I find this claim rather too strong in its absolute form. There are many
well-attested cases of languages borrowing grammatical patterns, even if
such borrowings are overwhelmed by the frequency of lexical borrowings.
Akkadian, is almost universally held to have borrowed its SOV wordorder
from Sumerian or, less likely some unknown substrate, or perhaps IMO
Hurrian*. Nahuatl also probably did not have extensive subordinating
structures until contact with Spanish; the frequency of verb serialization
in West African languages is probably a result of language contact; the
lack of infintival constructions in the Balkans is almost certainly not
a case of independent innovations. One could go on and on. But I will
agree with you that, yes, borrowing of syntactic constructions and features
is more unusual, and yes, it is probably not the case with English and
Norse. Such borrowing requires usually very intense language contact
and multilingualism.
*(In the opposite direction, and more controversially, the VSO order of
Celtic languages is sometimes attributed to some Afro-Asiatic substrate.

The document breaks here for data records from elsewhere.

**config.mk**
```make
export PLATFORM = sky130hd
export DESIGN_NAME = gait_phase_scheduler_core_flat
export DESIGN_NICKNAME = d
export VERILOG_FILES = /design/src/rtl/gps_pkg.sv /design/src/rtl/gps_if.sv /design/src/rtl/gps_ctrl.sv /design/src/rtl/gps_dp.sv /design/src/rtl/gait_phase_scheduler_core.sv /design/src/flat_wrapper.sv
export VERILOG_INCLUDE_DIRS = /design/src /design/src/rtl
export SDC_FILE = /design/constraint.sdc
export NUM_CORES = 2
export LEC_CHECK = 0
export ABC_AREA = 0
export BUFFER_PORTS_ARGS = -buffer_cell sky130_fd_sc_hd__buf_2
export CORE_MARGIN = 1.5
export CORE_UTILIZATION = 60
export DETAILED_ROUTE_END_ITERATION = 10
export PLACE_DENSITY_LB_ADDON = 0.15
export SYNTH_ARGS = -nofsm -noshare
export SYNTH_HDL_FRONTEND = slang
export SYNTH_SLANG_ARGS = --single-unit
export TNS_END_PERCENT = 5
```
**constraint.sdc**
```tcl
create_clock -name clk -period 11.2 [get_ports clk]
set_input_delay 0.56 -clock clk [delete_from_list [all_inputs] [get_ports clk]]
set_output_delay 0.56 -clock clk [all_outputs]
set_load 0.005 [all_outputs]
```
### src/rtl/core/rac_pkg.sv
// Shared types, constants and the tone table for the 12-hour alarm clock.
// Used by every module of rtc_alarm_countdown; depends on nothing else.
`timescale 1ns / 1ps

package rac_pkg;

   localparam int HourWidth   = 4;
   localparam int MinuteWidth = 6;
   localparam int SecondWidth = 6;
   localparam int ToneWidth   = 19;
   localparam int CountWidth  = 16;
   localparam int CsrIdxWidth = 3;
   localparam int CsrDataWidth = 6;

   localparam logic [6:0] SecsPerMin   = 7'd60;
   localparam logic [6:0] MinsPerHour  = 7'd60;
   localparam logic [4:0] HoursPerFrame = 5'd12;

   // Configuration register indexes
   localparam logic [CsrIdxWidth-1:0] CsrAlarmHour   = 3'd0;
   localparam logic [CsrIdxWidth-1:0] CsrAlarmMinute = 3'd1;
   localparam logic [CsrIdxWidth-1:0] CsrAlarmEnable = 3'd2;
   localparam logic [CsrIdxWidth-1:0] CsrRunMode     = 3'd3;
   localparam logic [CsrIdxWidth-1:0] CsrToneSelect  = 3'd4;

   // Item operations
   localparam logic OpTick = 1'b0;
   localparam logic OpLoad = 1'b1;

   localparam logic [2:0] ModeRun = 3'd0;

   typedef struct packed {
      logic [HourWidth-1:0]   alarm_hour;
      logic [MinuteWidth-1:0] alarm_minute;
      logic                   alarm_enable;
      logic [2:0]             run_mode;
      logic [1:0]             tone_select;
   } cfg_type;

   // One classified item on its way from the front to the back.
   typedef struct packed {
      logic [HourWidth-1:0]   hour;
      logic [MinuteWidth-1:0] minute;
      logic [SecondWidth-1:0] second;
      logic                   fire;
   } entry_type;

   function automatic logic [ToneWidth-1:0] tone_period(input logic [1:0] sel);
      logic [ToneWidth-1:0] period;
      case (sel)
         2'd0:    period = 19'd25000;
         2'd1:    period = 19'd110000;
         2'd2:    period = 19'd210000;
         default: period = 19'd310000;
      endcase
      return period;
   endfunction

   // Seconds since the start of the 12-hour frame; hours are taken modulo 12.
   function automatic logic [CountWidth-1:0] frame_seconds(
      input logic [HourWidth-1:0]   hour,
      input logic [MinuteWidth-1:0] minute,
      input logic [SecondWidth-1:0] second
   );
      logic [HourWidth-1:0] hour_mod;
      hour_mod = ({1'b0, hour} >= HoursPerFrame) ? hour - 4'd12 : hour;
      return CountWidth'(hour_mod * 16'd3600) + CountWidth'(minute * 12'd60)
             + CountWidth'(second);
   endfunction

endpackage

I am given to understand that this is not in fact the loony idea that
it sounds like, since this substrate was held to exist in Spain. Another
less than clear case of syntactic borrowing is probably the ergative
constructions of Iranian languages, at an early stage of contact with
Hurrian, Urartean, or Elamite, all ergative languages spoken in and
around modern Iran.)
=========================================================================
Thomas Wier "I find it useful to meet my subjects personally,
Dept. of Linguistics because our secret police don't get it right
University of Chicago half the time." -- octogenarian Sheikh Zayed of
1010 E. 59th Street Abu Dhabi, to a French reporter.